El reconocimiento del significado de la racionalidad científica como canon necesario para enfrentarse con la realidad, contra todo género de escepticismo no devuelve al materialismo a ninguna de las posiciones que pudieran considerarse más o menos próximas al postulado de omnisciencia que hemos visto planear sobre el fundamentalismo descripcionista o adecuacionista. Con esto se hace posible también dejar de lado ciertos prejuicios jerárquicos, que se fundan en realidad en concepciones metafísicas implícitas del Mundo, según los cuales determinadas categorías científicas —señaladamente las matemáticas o la física— tendrían que desempeñar el papel de fundamentos o bases de todas las demás categorías científicas y, por tanto, del Mundo en su conjunto. Un punto de vista que era imposible adoptar todavía en la época de la «única ciencia newtoniana» —en la época de la Crítica de la Razón Pura de Kant— y que sólo pudo comenzar a madurar un siglo después, cuando la pluralidad de las ciencias, incluso su pluralidad en el ámbito de una misma categoría genérica —mecánica, termodinámica, electromagnetismo, etc.— comenzó a ser un hecho histórico. Me refiero a la supuesta «edad postmoderna». Algunos quieren vincular este presente nuestro directamente con la Ilustración (e incluso con Kant), olvidando todo lo que se contiene bajo la rúbrica de «siglo XIX»: la explosión de la pluralidad de las ciencias, la revolución «neotécnica», la explosión demográfica y urbana, los movimientos revolucionarios de radio internacional, el colonialismo y el imperialismo a escala planetaria.

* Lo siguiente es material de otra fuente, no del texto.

[config.mk]
export PLATFORM = sky130hd
export DESIGN_NAME = tdc_regs
export DESIGN_NICKNAME = d
export VERILOG_FILES = /design/src/verilog/tdc_regs.v
export VERILOG_INCLUDE_DIRS = /design/src /design/src/verilog
export SDC_FILE = /design/constraint.sdc
export NUM_CORES = 2
export LEC_CHECK = 0
export BUFFER_PORTS_ARGS = -buffer_cell sky130_fd_sc_hd__buf_2
export CAP_MARGIN = 20
export CELL_PAD_IN_SITES_DETAIL_PLACEMENT = 1
export CELL_PAD_IN_SITES_GLOBAL_PLACEMENT = 2
export CORE_ASPECT_RATIO = 0.75
export CORE_MARGIN = 5
export CORE_UTILIZATION = 42
export DETAILED_ROUTE_END_ITERATION = 6
export PLACE_DENSITY_LB_ADDON = 0.1
export SLEW_MARGIN = 15
export SYNTH_ARGS = -nofsm -noshare
export SYNTH_HDL_FRONTEND = slang
export SYNTH_SLANG_ARGS = --single-unit
[constraint.sdc]
create_clock -name CLK -period 9 [get_ports CLK]
set_clock_uncertainty 0.1 [all_clocks]
set_input_delay 0.9 -clock CLK [delete_from_list [all_inputs] [get_ports CLK]]
set_output_delay 0.9 -clock CLK [all_outputs]
set_load 0.05 [all_outputs]
[src/verilog/tdc_defs.vh]
`ifndef TDC_DEFS_VH
`define TDC_DEFS_VH

// ----------------------------------------------------------------
// Address spaces of a configuration access
// ----------------------------------------------------------------
`define TDC_SPACE_TILE      1'b0
`define TDC_SPACE_PSTAT     1'b1

// ----------------------------------------------------------------
// Tile configuration register numbers
// ----------------------------------------------------------------
`define TDC_REG_IDENTITY    8'h00
`define TDC_REG_COUNTS_A    8'h01
`define TDC_REG_COUNTS_B    8'h02
`define TDC_REG_PERMISSION  8'h04
`define TDC_REG_DBG_REQUEST 8'h05
`define TDC_REG_CLK_DIVIDE  8'h06
`define TDC_REG_SECURITY    8'h07
`define TDC_REG_SCRATCH     8'h20
`define TDC_REG_CORE_PC     8'h40
`define TDC_REG_CORE_SW     8'h60

// ----------------------------------------------------------------
// Processor status register numbers (watchpoint set)
// ----------------------------------------------------------------
`define TDC_REG_DW_ADDR1    8'h50
`define TDC_REG_DW_ADDR2    8'h60
`define TDC_REG_DW_CTRL     8'h70
`define TDC_REG_RW_MASK     8'h80
`define TDC_REG_RW_VALUE    8'h90
`define TDC_REG_RW_CTRL     8'h9C
`define TDC_REG_IRQ_TYPE    8'h15
`define TDC_REG_IRQ_DATA    8'h16

// ----------------------------------------------------------------
// Field positions and masks
// ----------------------------------------------------------------
`define TDC_CTRL_MASK       32'h00FF0007
`define TDC_RCTRL_MASK      32'h00FF0003
`define TDC_CTRL_EN         0
`define TDC_CTRL_SEL        1
`define TDC_CTRL_LOADS      2
`define TDC_CTRL_THR_LO     16
`define TDC_PERM_ALL        31
`define TDC_PERM_SYS        0
`define TDC_PERM_MASK       32'h80000001
`define TDC_DBGREQ_REQ      0
`define TDC_DBGREQ_MODE     1
`define TDC_CLKDIV_MASK     32'h8000FFFF
`define TDC_IRQ_TYPE_MASK   32'h0003FF07
`define TDC_RESET_VALUE     32'h00000000

// ----------------------------------------------------------------
// Access sources and debug interrupt causes
// ----------------------------------------------------------------
`define TDC_SRC_SYSTEM      2'h0
`define TDC_SRC_SCRATCH     2'h1
`define TDC_SRC_JTAG        2'h2
`define TDC_SRC_LOCAL       2'h3
`define TDC_CAUSE_DATA      3'h4
`define TDC_CAUSE_RES       3'h5

`endif

[src/verilog/tdc_regs.v]
// Contract
// [RQ1] Data watch bits 23:16 enable per thread
// [RQ2] Four data watch controls at 0x70..0x73
// [RQ3] Bit 2 lets data watch fire on loads
// [RQ4] Bit 1: zero A and B, one A or B
// [RQ5] Bit 0 master enable gates every interrupt
// [RQ6] Four 32-bit resource watch mask registers
// [RQ7] Four 32-bit resource watch value registers
// [RQ8] Four resource controls, thread bits, master enable
// [RQ9] Resource bit 1 picks condition A or B
// [RQ10] Access only by numbered configuration transactions
// [RQ11] Identity returns processor, node, revision, version
// [RQ12] Counts A: channel ends, locks, synchronisers
// [RQ13] Counts B: clock blocks and timers
// [RQ14] Permission bit 31 refuses all remote writes (here only writes to 0x05, 0x06, scratch and processor status)
// [RQ15] Permission bit 0 refuses system switch writes (here only writes to 0x05, 0x06, scratch and processor status)
// [RQ16] Writing request bit raises debug interrupt
// [RQ17] Request bit 1 reads debug mode
// [RQ18] Eight core program counters read-only
// [RQ19] Eight core status words read-only
// [RQ20] Record cause four data, five resource
// [RQ21] Data watch uses first and second addresses
// [RQ22] Fire needs enable, thread bit, condition
// [RQ23] Reserved bits read zero, ignore writes
`include "tdc_defs.vh"
`default_nettype none

module tdc_regs #(
  parameter [7:0] PROC_ID   = 8'h00, // Arbitrary value
  parameter [7:0] NODE_ID   = 8'h00, // Arbitrary value
  parameter [7:0] REVISION  = 8'h00, // Arbitrary value
  parameter [7:0] VERSION   = 8'h00, // Arbitrary value
  parameter [7:0] NUM_CHAN  = 8'h20,
  parameter [7:0] NUM_LOCK  = 8'h04,
  parameter [7:0] NUM_SYNC  = 8'h07,
  parameter [7:0] NUM_CLKB  = 8'h06,
  parameter [7:0] NUM_TIMER = 8'h0A
) (
  // Clock and reset
  input  wire         CLK,
  input  wire         SRST,
  // Configuration transaction
  input  wire         CFG_REQ,
  input  wire         CFG_WR,
  input  wire         CFG_SPACE,
  input  wire [7:0]   CFG_NUM,
  input  wire [1:0]   CFG_SRC,
  input  wire [31:0]  CFG_WDATA,
  output reg          CFG_ACK,
  output reg  [31:0]  CFG_RDATA,
  output reg          CFG_ERR,
  // Core state readback
  input  wire [255:0] CORE_PC,
  input  wire [255:0] CORE_SW,
  input  wire         DEBUG_MODE,
  input  wire [31:0]  SECURITY_IN,
  // Memory operation stream
  input  wire         MEM_VALID,
  input  wire         MEM_LOAD,
  input  wire [2:0]   MEM_THREAD,
  input  wire [31:0]  MEM_ADDR,
  // Resource operation stream
  input  wire         RES_VALID,
  input  wire [2:0]   RES_THREAD,
  input  wire [31:0]  RES_ID,
  // Debug interrupt outputs
  output reg          HOST_DBG_REQ,
  output reg          WATCH_IRQ,
  output reg  [31:0]  IRQ_TYPE,
  output reg  [31:0]  IRQ_DATA,
  output reg  [31:0]  CLK_DIVIDE
);

  // ----------------------------------------------------------------
  // Storage
  // ----------------------------------------------------------------
  reg  [31:0] dw_ctrl_r   [0:3];
  reg  [31:0] dw_addr1_r  [0:3];
  reg  [31:0] dw_addr2_r  [0:3];
  reg  [31:0] rw_mask_r   [0:3];
  reg  [31:0] rw_value_r  [0:3];
  reg  [31:0] rw_ctrl_r   [0:3];
  reg  [31:0] scratch_r   [0:7];
  reg  [31:0] perm_r;
  reg  [31:0] rd_nxt;
  reg         hit_nxt;
  reg         refused;
  reg         dbg_wr;
  reg         dw_any;
  reg         rw_any;
  reg  [1:0]  dw_num;
  reg  [1:0]  rw_num;
  wire [3:0]  dw_fire;
  wire [3:0]  rw_fire;
  wire        wr_req;
  wire [1:0]  idx4;
  wire [2:0]  idx8;
  integer     i;
  integer     j;

  assign wr_req = CFG_REQ & CFG_WR;
  assign idx4   = CFG_NUM[1:0];
  assign idx8   = CFG_NUM[2:0];

  // ----------------------------------------------------------------
  // Watchpoint comparators
  // ----------------------------------------------------------------
  genvar g;
  generate
    for (g = 0; g < 4; g = g + 1) begin : g_watch
      wire cond_a;
      wire cond_b;
      wire res_a;
      wire res_b;
      wire dw_cond;
      wire rw_cond;
      // Range window: A is at or above the first address, B at or below the second
      assign cond_a  = (MEM_ADDR >= dw_addr1_r[g]); // RQ21
      assign cond_b  = (MEM_ADDR <= dw_addr2_r[g]); // RQ21
      assign dw_cond = dw_ctrl_r[g][`TDC_CTRL_SEL] ? (cond_a | cond_b)
                                                    : (cond_a & cond_b); // RQ4
      // Stores always qualify, loads only when asked for
      assign dw_fire[g] = MEM_VALID & dw_ctrl_r[g][`TDC_CTRL_EN]            // RQ5
                        & dw_ctrl_r[g][`TDC_CTRL_THR_LO + MEM_THREAD]      // RQ1
                        & (~MEM_LOAD | dw_ctrl_r[g][`TDC_CTRL_LOADS])       // RQ3
                        & dw_cond;                                          // RQ22
      // A matches the masked identifier, B is its mismatch
      assign res_a   = ((RES_ID & rw_mask_r[g]) == rw_value_r[g]); // RQ6 RQ7
      assign res_b   = ~res_a;
      assign rw_cond = rw_ctrl_r[g][`TDC_CTRL_SEL] ? res_b : res_a; // RQ9
      assign rw_fire[g] = RES_VALID & rw_ctrl_r[g][`TDC_CTRL_EN]          // RQ8
                        & rw_ctrl_r[g][`TDC_CTRL_THR_LO + RES_THREAD]    // RQ8
                        & rw_cond;                                        // RQ22
    end
  endgenerate

  // ----------------------------------------------------------------
  // Lowest numbered watchpoint of each kind wins; a data hit beats a resource hit in the same cycle
  // ----------------------------------------------------------------
  always @* begin
    dw_any = |dw_fire;
    rw_any = |rw_fire;
    dw_num = 2'h0;
    rw_num = 2'h0;
    for (i = 3; i >= 0; i = i - 1) begin
      if (dw_fire[i]) begin
        dw_num = i[1:0];
      end
      if (rw_fire[i]) begin
        rw_num = i[1:0];
      end
    end
  end

  // ----------------------------------------------------------------
  // Write permission check
  // ----------------------------------------------------------------
  // Local core accesses are never restricted, so the debug ROM keeps control
  always @* begin
    dbg_wr  = 1'b1;
    refused = 1'b0;
    if (CFG_SPACE == `TDC_SPACE_TILE) begin
      dbg_wr = (CFG_NUM == `TDC_REG_DBG_REQUEST) || (CFG_NUM == `TDC_REG_CLK_DIVIDE)
             || (CFG_NUM[7:3] == `TDC_REG_SCRATCH >> 3);
    end
    if (perm_r[`TDC_PERM_ALL] && (CFG_SRC != `TDC_SRC_LOCAL)) begin
      refused = dbg_wr; // RQ14
    end
    if (perm_r[`TDC_PERM_SYS] && (CFG_SRC == `TDC_SRC_SYSTEM)) begin
      refused = dbg_wr; // RQ15
    end
  end

  // ----------------------------------------------------------------
  // Read multiplexer and address decode
  // ----------------------------------------------------------------
  always @* begin
    rd_nxt  = 32'h00000000;
    hit_nxt = 1'b1;
    if (CFG_SPACE == `TDC_SPACE_TILE) begin
      if (CFG_NUM == `TDC_REG_IDENTITY) begin
        rd_nxt = {PROC_ID, NODE_ID, REVISION, VERSION}; // RQ11
      end else if (CFG_NUM == `TDC_REG_COUNTS_A) begin
        rd_nxt = {NUM_CHAN, NUM_LOCK, NUM_SYNC, 8'h00}; // RQ12
      end else if (CFG_NUM == `TDC_REG_COUNTS_B) begin
        rd_nxt = {16'h0000, NUM_CLKB, NUM_TIMER}; // RQ13
      end else if (CFG_NUM == `TDC_REG_PERMISSION) begin
        rd_nxt = perm_r;
      end else if (CFG_NUM == `TDC_REG_DBG_REQUEST) begin
        rd_nxt = {30'h00000000, DEBUG_MODE, 1'b0}; // RQ17
      end else if (CFG_NUM == `TDC_REG_CLK_DIVIDE) begin
        rd_nxt = CLK_DIVIDE;
      end else if (CFG_NUM == `TDC_REG_SECURITY) begin
        rd_nxt = SECURITY_IN;
      end else if (CFG_NUM[7:3] == `TDC_REG_SCRATCH >> 3) begin
        rd_nxt = scratch_r[idx8];
      end else if (CFG_NUM[7:3] == `TDC_REG_CORE_PC >> 3) begin
        rd_nxt = CORE_PC[idx8*32 +: 32]; // RQ18
      end else if (CFG_NUM[7:3] == `TDC_REG_CORE_SW >> 3) begin
        rd_nxt = CORE_SW[idx8*32 +: 32]; // RQ19
      end else begin
        hit_nxt = 1'b0;
      end
    end else begin
      if (CFG_NUM[7:2] == `TDC_REG_DW_ADDR1 >> 2) begin
        rd_nxt = dw_addr1_r[idx4];
      end else if (CFG_NUM[7:2] == `TDC_REG_DW_ADDR2 >> 2) begin
        rd_nxt = dw_addr2_r[idx4];
      end else if (CFG_NUM[7:2] == `TDC_REG_DW_CTRL >> 2) begin
        rd_nxt = dw_ctrl_r[idx4]; // RQ2
      end else if (CFG_NUM[7:2] == `TDC_REG_RW_MASK >> 2) begin
        rd_nxt = rw_mask_r[idx4];
      end else if (CFG_NUM[7:2] == `TDC_REG_RW_VALUE >> 2) begin
        rd_nxt = rw_value_r[idx4];
      end else if (CFG_NUM[7:2] == `TDC_REG_RW_CTRL >> 2) begin
        rd_nxt = rw_ctrl_r[idx4];
      end else if (CFG_NUM == `TDC_REG_IRQ_TYPE) begin
        rd_nxt = IRQ_TYPE;
      end else if (CFG_NUM == `TDC_REG_IRQ_DATA) begin
        rd_nxt = IRQ_DATA;
      end else begin
        hit_nxt = 1'b0;
      end
    end
  end

  // ----------------------------------------------------------------
  // Transaction answer, one cycle after the request
  // ----------------------------------------------------------------
  always @(posedge CLK) begin
    if (SRST) begin
      CFG_ACK   <= 1'b0;
      CFG_RDATA <= 32'h00000000;
      CFG_ERR   <= 1'b0;
    end else begin
      CFG_ACK   <= CFG_REQ; // RQ10
      CFG_RDATA <= (CFG_REQ && !CFG_WR) ? rd_nxt : 32'h00000000;
      CFG_ERR   <= CFG_REQ & (~hit_nxt | (CFG_WR & refused));
    end
  end

  // ----------------------------------------------------------------
  // Register writes; reserved bits are masked off on the way in
  // ----------------------------------------------------------------
  always @(posedge CLK) begin
    if (SRST) begin
      perm_r       <= `TDC_RESET_VALUE;
      CLK_DIVIDE   <= `TDC_RESET_VALUE;
      HOST_DBG_REQ <= 1'b0;
      // Own loop variable, so the priority pick above stays the only driver of i
      for (j = 0; j < 4; j = j + 1) begin
        dw_ctrl_r[j]  <= `TDC_RESET_VALUE;
        dw_addr1_r[j] <= `TDC_RESET_VALUE;
        dw_addr2_r[j] <= `TDC_RESET_VALUE;
        rw_mask_r[j]  <= `TDC_RESET_VALUE;
        rw_value_r[j] <= `TDC_RESET_VALUE;
        rw_ctrl_r[j]  <= `TDC_RESET_VALUE;
      end
      for (j = 0; j < 8; j = j + 1) begin
        scratch_r[j] <= `TDC_RESET_VALUE;
      end
    end else begin
      HOST_DBG_REQ <= 1'b0;
      if (wr_req && hit_nxt && !refused) begin // RQ10
        if (CFG_SPACE == `TDC_SPACE_TILE) begin
          if (CFG_NUM == `TDC_REG_PERMISSION) begin
            perm_r <= CFG_WDATA & `TDC_PERM_MASK; // RQ23
          end else if (CFG_NUM == `TDC_REG_DBG_REQUEST) begin
            HOST_DBG_REQ <= CFG_WDATA[`TDC_DBGREQ_REQ]; // RQ16
          end else if (CFG_NUM == `TDC_REG_CLK_DIVIDE) begin
            CLK_DIVIDE <= CFG_WDATA & `TDC_CLKDIV_MASK; // RQ23
          end else if (CFG_NUM[7:3] == `TDC_REG_SCRATCH >> 3) begin
            scratch_r[idx8] <= CFG_WDATA;
          end
        end else begin
          if (CFG_NUM[7:2] == `TDC_REG_DW_ADDR1 >> 2) begin
            dw_addr1_r[idx4] <= CFG_WDATA; // RQ21
          end else if (CFG_NUM[7:2] == `TDC_REG_DW_ADDR2 >> 2) begin
            dw_addr2_r[idx4] <= CFG_WDATA; // RQ21
          end else if (CFG_NUM[7:2] == `TDC_REG_DW_CTRL >> 2) begin
            dw_ctrl_r[idx4] <= CFG_WDATA & `TDC_CTRL_MASK; // RQ2 RQ23
          end else if (CFG_NUM[7:2] == `TDC_REG_RW_MASK >> 2) begin
            rw_mask_r[idx4] <= CFG_WDATA; // RQ6
          end else if (CFG_NUM[7:2] == `TDC_REG_RW_VALUE >> 2) begin
            rw_value_r[idx4] <= CFG_WDATA; // RQ7
          end else if (CFG_NUM[7:2] == `TDC_REG_RW_CTRL >> 2) begin
            rw_ctrl_r[idx4] <= CFG_WDATA & `TDC_RCTRL_MASK; // RQ8 RQ23
          end
        end
      end
    end
  end

  // ----------------------------------------------------------------
  // Debug interrupt cause capture
  // ----------------------------------------------------------------
  // A watchpoint hit beats a software write of the cause in the same cycle,
  // so a trigger is never lost behind a debugger update
  always @(posedge CLK) begin
    if (SRST) begin
      WATCH_IRQ <= 1'b0;
      IRQ_TYPE  <= `TDC_RESET_VALUE;
      IRQ_DATA  <= `TDC_RESET_VALUE;
    end else begin
      WATCH_IRQ <= dw_any | rw_any; // RQ22
      if (dw_any) begin
        IRQ_TYPE <= {14'h0000, dw_num, 5'h00, MEM_THREAD, 5'h00, `TDC_CAUSE_DATA}; // RQ20
        IRQ_DATA <= MEM_ADDR;
      end else if (rw_any) begin
        IRQ_TYPE <= {14'h0000, rw_num, 5'h00, RES_THREAD, 5'h00, `TDC_CAUSE_RES}; // RQ20
        IRQ_DATA <= RES_ID;
      end else if (wr_req && !refused && (CFG_SPACE == `TDC_SPACE_PSTAT)) begin
        if (CFG_NUM == `TDC_REG_IRQ_TYPE) begin
          IRQ_TYPE <= CFG_WDATA & `TDC_IRQ_TYPE_MASK; // RQ23
        end else if (CFG_NUM == `TDC_REG_IRQ_DATA) begin
          IRQ_DATA <= CFG_WDATA;
        end
      end
    end
  end

endmodule

`default_nettype wire

==> results.ini <==
[floorplan]
io_pins=797
core-area_um2=135000
die_w_um=436
initial_core_util_pct=42.2
die_h_um=329
num_rows=117
dieArea_um2=144000

[drt]
vias=46729
avgRoutedWirePerCell_um=36.8
drt-total-wl_mm=270
antenna_left=0
drc=0
drtIter0Drc=7057
vias_per_cell=6.38
dr.pass1.iters=6

[power]
p_sw_mw=3.30
vdd_drop_max_v=0.000178
p_int_mw=8.26
swShare_pct=28.6
combPwrFrac_pct=16.1
power.density_nw_per_um2=175
pwr-share-seq_pct=44.9
total_power_mw=11.6
p_clk_share_pct=39.0
leakage_nw=27.8

[layout]
nFillCells=14365
final_net_count=6353
drive_gt1_share_pct=26.0
syn_to_final_growth_pct=15.6
layout.cells.non_filler=7325

[synthesis]
synth_area_um2=57100
synth.area.mux_share_pct=16.6
yosys.area_share.simple_pct=14.6
synth_edf_count=852
ys_types=79
ys_seq_area_share_pct=48.3
synth_adder_area_share_pct=5.61
syn_inst=4864
ys.flop_type=edfxtp_1
avgSynthCellArea_um2=11.7
synth_top_family_by_area=multiplexers
synth_xor_area_share_pct=0.0153
ys_ff_latch=952
async_reset_ff_share_pct=0
synth_compound_area_share_pct=9.01
yosys_warnings=0

[cts]
cts_hold_buf=0
tritoncts=done
cts_setup_buffers=0
cts-htree-levels=3
cts_made_buffers=105
clk_pin_slew_ps=60
insertion_delay_ps=730
ctsResizeCount=0
cts.sinks=952
clockBufferDepth=3
cts-root-buf=clkbuf_16

[setup_path]
cp.arrival_ps=6200
crit_path_top_delay_cell=a31oi_1
cp-start-kind=input pin
crit_fanout=28
cpMostUsedCell=buf_4
critPathBufInv=3
critPathLaunch=MEM_ADDR[27]
path_delay_family=simple AND/OR/NAND/NOR gates
worst-path-stages=13
crit_chain=buf_2 -> ha_1 -> nand4_1 -> nor4_1 -> nand2b_1 -> a31oi_1 -> nor2_1 -> o2111ai_1 -> and4bb_2 -> buf_4 -> nand3b_1 -> buf_4 -> o22ai_1
worstSetupPathType=input pin to register
reg2regPathDepth=13
timing.rr.start=dw_addr2_r[3][27]
critPathRequiredTime_ps=9530
slowest_delay_ps=780
end_kind=register

[sta]
period_needed_ps=5670
fmax_ghz=0.177
rsz0062_at_grt=false
fin_crit_sh_pct=62.9
setup_viol=0
tightest_slew_ps=1250
setup_tns_ps=0
slew_viol_final=0
hold_viol_final=0
relSlewSlack_pct=16.1

[placed_design]
dp_cells=7110
dp_hpwl_mm=198
io_buffers=762
place.gp.congestion=0.949

[global_route]
grtUsageTotal_pct=36.3
grt_pass1_wl_mm=367
grt_pass1_vias=45323
antenna_found_initial=52
gr-total-overflow=0
grt_max_degree=122

[worst_hold_path]
hold_depth=2
worstHoldStart=IRQ_TYPE[15]
hp-class=register to register

[run_status]
outcome=complete, no violations

[run]
max_cap_violations=0

-- layout make-up --
| cell class | instances | area (um^2) | area share (%) |
|---|---|---|---|
| Clock inverter | 52 | 529 | 0.801 |
| Sequential cell | 952 | 27600 | 41.8 |
| Multi-Input combinational cell | 3133 | 26700 | 40.4 |
| Inverter | 387 | 1460 | 2.20 |
| Clock buffer | 146 | 2980 | 4.50 |
| Tap cell | 1785 | 2230 | 3.38 |
| Timing Repair Buffer | 853 | 4560 | 6.90 |
| Antenna cell | 17 | 42.5 | 0.0644 |
-- worst reg2reg max path, delay by kind of cell (launching register included) --
| family | cells | cell delay [ps] |
|---|---|---|
| AND/OR/NAND/NOR | 6 | 2500 |
| AO/OA/AOI/OAI | 3 | 1350 |
| buffers and inverters | 3 | 970 |
| flip-flops | 1 | 340 |
| adder cells (fa/ha/maj) | 1 | 300 |
-- synthesized netlist by cell type (all sizes together), types with 5 or more instances --
cell	instances	area share [%]
and4	10	0.15
inv	386	2.5
nor4	15	0.18
o21ai	106	0.93
nand2	323	2.1
nand2b	6	0.066
buf	136	1.4
a21oi	236	2.1
a2111oi	8	0.16
a31oi	23	0.25
and2	347	3.8
a22o	15	0.23
o22a	32	0.49
nor3b	5	0.066
nor3	25	0.23
a22oi	85	1.1
nand3	73	0.64
o221ai	14	0.21
clkbuf	289	1.9
nand4	58	0.64
a21o	54	0.71
mux4	357	14
o21a	7	0.092
and3b	32	0.49
o2111ai	8	0.12
o22ai	33	0.36
a21boi	32	0.42
a221oi	21	0.32
and3	383	4.2
dfxtp	100	3.5
nor2b	18	0.20
mux2i	142	2.5
o211ai	19	0.25
edfxtp	852	45
a211oi	54	0.73
nor2	253	1.7
ha	256	5.6
-- cell families (layout without fill, tap and decap cells) --
logic type,count (synthesis),in the layout
adders and majority gates,256,256
muxes,501,501
other,1,51
buffers and inverters,812,1438
and+or+nand+nor,1560,1560
DFF,952,952
xor gates and xnor gates,1,1
AOI/OAI and AO/OA,781,781
-- flip-flops by register name (all words and copies together), names as in the netlist --
register and count:
rw_ctrl_r 40, perm_r 2, dw_addr1_r 128, HOST_DBG_REQ 1
dw_addr2_r 128, IRQ_TYPE 13, IRQ_DATA 32, CFG_ACK 1
CLK_DIVIDE 17, rw_mask_r 128, dw_ctrl_r 44, rw_value_r 128
CFG_RDATA 32, scratch_r 256, WATCH_IRQ 1, CFG_ERR 1
-- through the flow --
stage / setup slack (ps) / util, % / area [um^2] / hold WS [ps]
after floorplan: 3900 / - / 57300 / 383
after global placement: 2990 / 46.2 / 62500 / 376
after detailed placement: 2930 / 46.2 / 62500 / 383
after CTS: 3650 / 48.7 / 66000 / 380
after global routing: 3250 / 48.8 / 66000 / 402
final: 3330 / 48.8 / 66100 / 394
-- cell usage in the layout (no fill, tap or decap), types with 13 or more instances in the layout --
cell type  instances
and2_1           346
inv_1            384
a221oi_1          21
conb_1            34
nand4_1           58
nand2_1          313
ha_1             256
o221ai_1          14
and3b_1           32
buf_2            759
edfxtp_1         852
o22a_1            32
a21oi_1          236
a211oi_1          52
nor2_1           234
a21boi_0          32
buf_4             89
o22ai_1           33
clkbuf_8          13
clkinv_1          18
o211ai_1          19
nor2_4            16
clkbuf_16        108
dfxtp_1          100
a31oi_1           23
nand3_1           72
a22oi_1           85
clkbuf_1          25
o21ai_0           89
diode_2           17
nor3_1            21
mux2i_1          142
a22o_1            15
mux4_2           357
a21o_1            54
nor2b_1           16
and3_1           383
-- worst paths after layout --
| path | slack [ps] | endpoint |
|---|---|---|
| setup / recovery | 3330 | IRQ_DATA[22] |
| hold / removal | 390 | IRQ_TYPE[15] |
| setup reg to reg | 3340 | IRQ_DATA[22] |
| hold reg to reg | 390 | IRQ_TYPE[15] |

Pero dado que los objetos conocidos por las ciencias no «agotan» la materia conceptualizada en los contextos determinantes, se comprende cómo las relaciones entre los diferentes conceptos científicos (sobre todo, entre los conceptos tallados en diferentes categorías) habrán de rebasar cualquier horizonte categorial, determinándose en forma de Ideas objetivas tales como la Idea de Causa, la Idea de Estructura, la Idea de Dios, la Idea de Tiempo, la Idea de Finalidad, la Idea de Libertad, la Idea de Cultura, la Idea de Hombre y la Idea de Ciencia. De este modo, el materialismo filosófico puede asignar a la filosofía («académica») unas tareas que, por lo menos, pueden abrigar la pretensión de ser más precisas y positivas de las que pudieran asignársele a partir de formulaciones que intenten definir a la filosofía como una busca de «respuesta a los interrogantes de la existencia», como «meditación sobre la Nada» o como «análisis de los juegos lingüísticos». La filosofía (la filosofía del materialismo filosófico) podría definirse, en cambio, como la disciplina constituida para el tratamiento de las Ideas y de las conexiones sistemáticas entre ellas. Ideas que, en tanto brotan de las conceptualizaciones de los procesos del mundo (de un mundo que, en la actualidad, y precisamente por la acción del desarrollo tecnológico y científico, se nos ofrece como una realidad conceptualizada en prácticamente todas sus partes, sin regiones vírgenes mantenidas al margen de cualquier género de conceptualización mecánica, zoológica, bioquímica, etológica, etc.), no son subjetivas, ni son eternas, aunque son Ideas objetivas. La Idea de Dios, por ejemplo, no tiene más de 3000 años de antigüedad, y la Idea de Cultura objetiva no tiene más de 200 años.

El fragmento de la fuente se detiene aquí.